介護サービスを利用する方は、お住まいの市区町村の窓口または福祉事務所などに被保険者本人か家族が申請します。
(ケアマネージャーによる代行申請も可能です)

訪問調査

役所より認定調査員がご自宅などを訪問し、心身の状況の調査を行います。訪問日程は事前に日程を確認されます。
 

主治医意見書

保険者(市区町村)が本人の主治医に、心身の状態についての意見書を作成してもらいます。特に決まった主治医のいない方は区市町村の窓口に相談します。
 

要介護度の認定

要支援、要介護1〜5までの6段階に認定されます。

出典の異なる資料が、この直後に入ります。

### src/inc/hpl_pkg.sv
// shared constants and types of the slot indicator and latch block
package hpl_pkg;

   // bus geometry and answers
   localparam int unsigned ADDR_W      = 8;
   localparam logic [1:0]  RESP_OKAY   = 2'h0;
   localparam logic [1:0]  RESP_SLVERR = 2'h2;

   // register byte offsets
   localparam logic [7:0]  CTRL_OFS    = 8'h00;
   localparam logic [7:0]  STAT_OFS    = 8'h04;

   // control register fields
   localparam int unsigned CTRL_ATTN_LSB = 0;
   localparam int unsigned CTRL_PWR_LSB  = 2;
   localparam int unsigned CTRL_MPWR_BIT = 4;

   // status register fields
   localparam int unsigned STAT_LATCH_BIT = 0;
   localparam int unsigned STAT_MAIN_BIT  = 1;
   localparam int unsigned STAT_AUX_BIT   = 2;
   localparam int unsigned STAT_ATTN_BIT  = 3;
   localparam int unsigned STAT_PLED_BIT  = 4;
   localparam int unsigned STAT_STUCK_BIT = 5;

   typedef enum logic [1:0] {
      IND_OFF   = 2'h0,
      IND_ON    = 2'h1,
      IND_BLINK = 2'h2
   } hpl_ind_mode_t;

   typedef enum logic {
      WR_IDLE = 1'b0,
      WR_RESP = 1'b1
   } hpl_wr_state_t;

   typedef enum logic {
      RD_IDLE = 1'b0,
      RD_DATA = 1'b1
   } hpl_rd_state_t;

   // reset values
   localparam hpl_ind_mode_t ATTN_RST = IND_OFF;
   localparam hpl_ind_mode_t PWR_RST  = IND_OFF;
   localparam logic          MPWR_RST = 1'b0;

   // timing: clock period, blink half period, latch settle time
   localparam int unsigned CLK_PERIOD_NS  = 50;
   localparam int unsigned BLINK_HALF_MS  = 333;
   localparam int unsigned BLINK_HALF_CYC = BLINK_HALF_MS * 1000000 / CLK_PERIOD_NS;
   localparam int unsigned DEBOUNCE_MS    = 10;
   localparam int unsigned DEBOUNCE_CYC   = (DEBOUNCE_MS * 1000000 + CLK_PERIOD_NS - 1)
                                            / CLK_PERIOD_NS;

endpackage : hpl_pkg

### src/inc/hpl_latch_if.sv
// latch sensor path between the top and its filter
`timescale 1ns/1ps
interface hpl_latch_if;
   logic raw_closed;
   logic clean_closed;

   modport filt (input raw_closed, output clean_closed);
   modport user (output raw_closed, input clean_closed);
endinterface : hpl_latch_if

判定の結果、自立していて介護保険の対象ではない方は「非該当」となります。認定結果通知書と新しい被保険者証が送られてきます。
ケアマネージャーと契約
ケアプラン作成

要介護度が認定されたら、ケアマネージャーを選び契約をします。ケアマネージャーはケアプラン(介護サービス計画)を作成するプロフェッショナルです。
ケアプランを作成するにあたり、ケアマネージャーが利用者本人と家族に直接話しを聞きにきます。これをアセスメントといいます。
サービス事業者と契約 ケアプランに基づいて、サービス事業者を選定します。訪問介護か通所介護などのサービスをどの業者に頼むかは、利用者や家族が決めます。どの業者を選んでよいかわからない場合は、ケアマネージャーに適当な候補をいくつか提案してもらいます。
サービス事業者との契約は事業者ごと、サービスごとに契約をします。1つの事業者から2種類のサービスを提供してもらう場合は、契約は2件となります。
 
介護サービスの開始 介護サービスを利用します。